> _EXERCISE MATERIAL_
Setup of job 7546:
Design JAM, start of the top module:
module JAM (
input CLK,
input RST,
output reg [2:0] W,
output reg [2:0] J,
input [6:0] Cost,
output reg [3:0] MatchCount,
output reg [9:0] MinCost,
output reg Valid );
For scale: roughly 1100 cells after synthesis, ~30 I/O pins.
export LEC_CHECK = 0
export ABC_AREA = 1
export CAP_MARGIN = 20
export CORE_ASPECT_RATIO = 1.33
export CORE_MARGIN = 2
export CORE_UTILIZATION = 72
export CTS_CLUSTER_DIAMETER = 335
export CTS_CLUSTER_SIZE = 93
export SETUP_SLACK_MARGIN = 0.56
export SLEW_MARGIN = 20
export TNS_END_PERCENT = 5
create_clock -name core_clock -period 2.11 [get_ports {CLK}]
run.sh (not shown) runs the stock make flow with config.mk's settings and CLKGATE_MAP_FILE=.
Job 7546: it failed with a tool error in 5_1_grt, so there are no final results.
diff inputs: job 7546 => job 5918
==> flow/config.mk <==
export PLATFORM = sky130hd
export DESIGN_NAME = JAM
export DESIGN_NICKNAME = JAM
export VERILOG_FILES = /design/flow/design.v
export SDC_FILE = /design/flow/constraint.sdc
export NUM_CORES = 4
export LEC_CHECK = 0
export CAP_MARGIN = 20
export CORE_MARGIN = 2
export CORE_UTILIZATION = 65
export SLEW_MARGIN = 20
==> flow/constraint.sdc <==
create_clock -name core_clock -period 4.03 [get_ports {CLK}]
set_input_delay 0.8060 -clock core_clock [delete_from_list [all_inputs] [get_ports {CLK}]]
set_output_delay 0.8060 -clock core_clock [all_outputs]
set_load 0.01 [all_outputs]
Findings:
- Job 5918: all stages complete, timing, DRC and antenna checks passed
- The largest family of logic cells by area comes out AND-OR/OR-AND gates in one run and simple AND/OR/NAND/NOR gates in the other, namely in job 5918 and job 7546 respectively.
- Compare job 5918 and job 7546 | simple logic cell fraction of the synthesized area higher: job 7546
- [compare] base=job 7546 new=job 5918: die extent in y decreased about 11%, average size of a mapped cell higher.

========
Starting RTL as in the previous note.
## JAM
module JAM (
input CLK,
input RST,
output reg [2:0] W,
output reg [2:0] J,
input [6:0] Cost,
output reg [3:0] MatchCount,
output reg [9:0] MinCost,
output reg Valid );
reg [5:0]state;
reg [2:0]num[0:7];
reg [4:0]ix;
reg [9:0]tempCost;
reg [4:0]changePoint;
reg [4:0]n;
reg [4:0]max_min_pos;
reg [4:0]max_min_value;
always @(posedge CLK or posedge RST) 
begin
    if(RST)
    begin
		  W <= 0;
		  J <= 0;
		  Valid <= 0;
		  num[0] <= 0;
		  num[1] <= 1;
		  num[2] <= 2;
		  num[3] <= 3;
		  num[4] <= 4;
		  num[5] <= 5;
		  num[6] <= 6;
		  num[7] <= 7;
		  state <= 0;
		  ix <= 1;
		  tempCost <= 0;
		  MatchCount <= 0;
		  MinCost <= 1023;
		  changePoint <= 0;
		  n <= 10;
		  max_min_pos <= 0;
		  max_min_value <= 10;
    end
    else 
    begin
		case(state)
			5'd0:
			begin
				if(ix > 8)
				begin
					if(tempCost < MinCost)
					begin
						MatchCount <= 1;
						MinCost <= tempCost;
					end
					else if(tempCost == MinCost)
					begin
  ...
export LEC_CHECK = 0
export ABC_AREA = 1
export CAP_MARGIN = 20
export CORE_ASPECT_RATIO = 1.33
export CORE_MARGIN = 2
export CORE_UTILIZATION = 72
export CTS_CLUSTER_DIAMETER = 335
export CTS_CLUSTER_SIZE = 93
export PLACE_DENSITY = 0.4
export SETUP_SLACK_MARGIN = 0.56
export SLEW_MARGIN = 20
export TNS_END_PERCENT = 5
create_clock -name core_clock -period 2.11 [get_ports {CLK}]
The first run aborted during global routing (5_1_grt), error GRT-0116.
Edit:
ABC_AREA = not set   (was 1)
CORE_ASPECT_RATIO = not set   (was 1.33)
CORE_UTILIZATION = 40   (was 72)
CTS_CLUSTER_DIAMETER = not set   (was 335)
CTS_CLUSTER_SIZE = not set   (was 93)
PLACE_DENSITY = not set   (was 0.4)
SETUP_SLACK_MARGIN = not set   (was 0.56)
TNS_END_PERCENT = not set   (was 5)
clock period = 3.72 ns   (was 2.11 ns; I/O delays follow)
After rerunning: The changed run finished clean. Synthesized area is lower by 5.1%. Synthesized cell count falls by 22%. Die area came out higher by 68%.
Edit:
CTS_CLUSTER_DIAMETER = 400   (was not set)
CTS_CLUSTER_SIZE = 100   (was not set)
SETUP_SLACK_MARGIN = 2.3   (was not set)
clock period = 8.0 ns   (was 3.72 ns; I/O delays follow)
Die area does not change.
Cell area decreases by 3.0%.
Setup slack is better by 4100 ps.
Register-to-register slack is better by 4100 ps.
Edit:
ABC_AREA = 1   (was not set)
CORE_UTILIZATION = 64   (was 40)
CTS_CLUSTER_DIAMETER = 194   (was 400)
SETUP_SLACK_MARGIN = not set   (was 2.3)
TNS_END_PERCENT = 5   (was not set)
=> Design area went up by a few percent; sequential cell count does not change; critical path depth went up by 2; sequential power barely changes; clock skew hardly moves; synthesized area went up by a few percent; setup slack gains 460 ps; synthesized cell count went up by a quarter to a third.
Edit:
ABC_AREA = not set   (was 1)
CTS_CLUSTER_DIAMETER = 396   (was 194)
TNS_END_PERCENT = not set   (was 5)
What happened:
- setup slack got worse by 670 ps
- final area decreases by a few percent
- worst hold slack barely changes
No activity file was given, so power comes from the tool's default toggle rates.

> _GOAL OF THE EXERCISE_
Wherever the word "with" appears in the records above, copy that line.

> _REPLY TO THE EXERCISE_
run.sh (not shown) runs the stock make flow with config.mk's settings and CLKGATE_MAP_FILE=.
Job 7546: it failed with a tool error in 5_1_grt, so there are no final results.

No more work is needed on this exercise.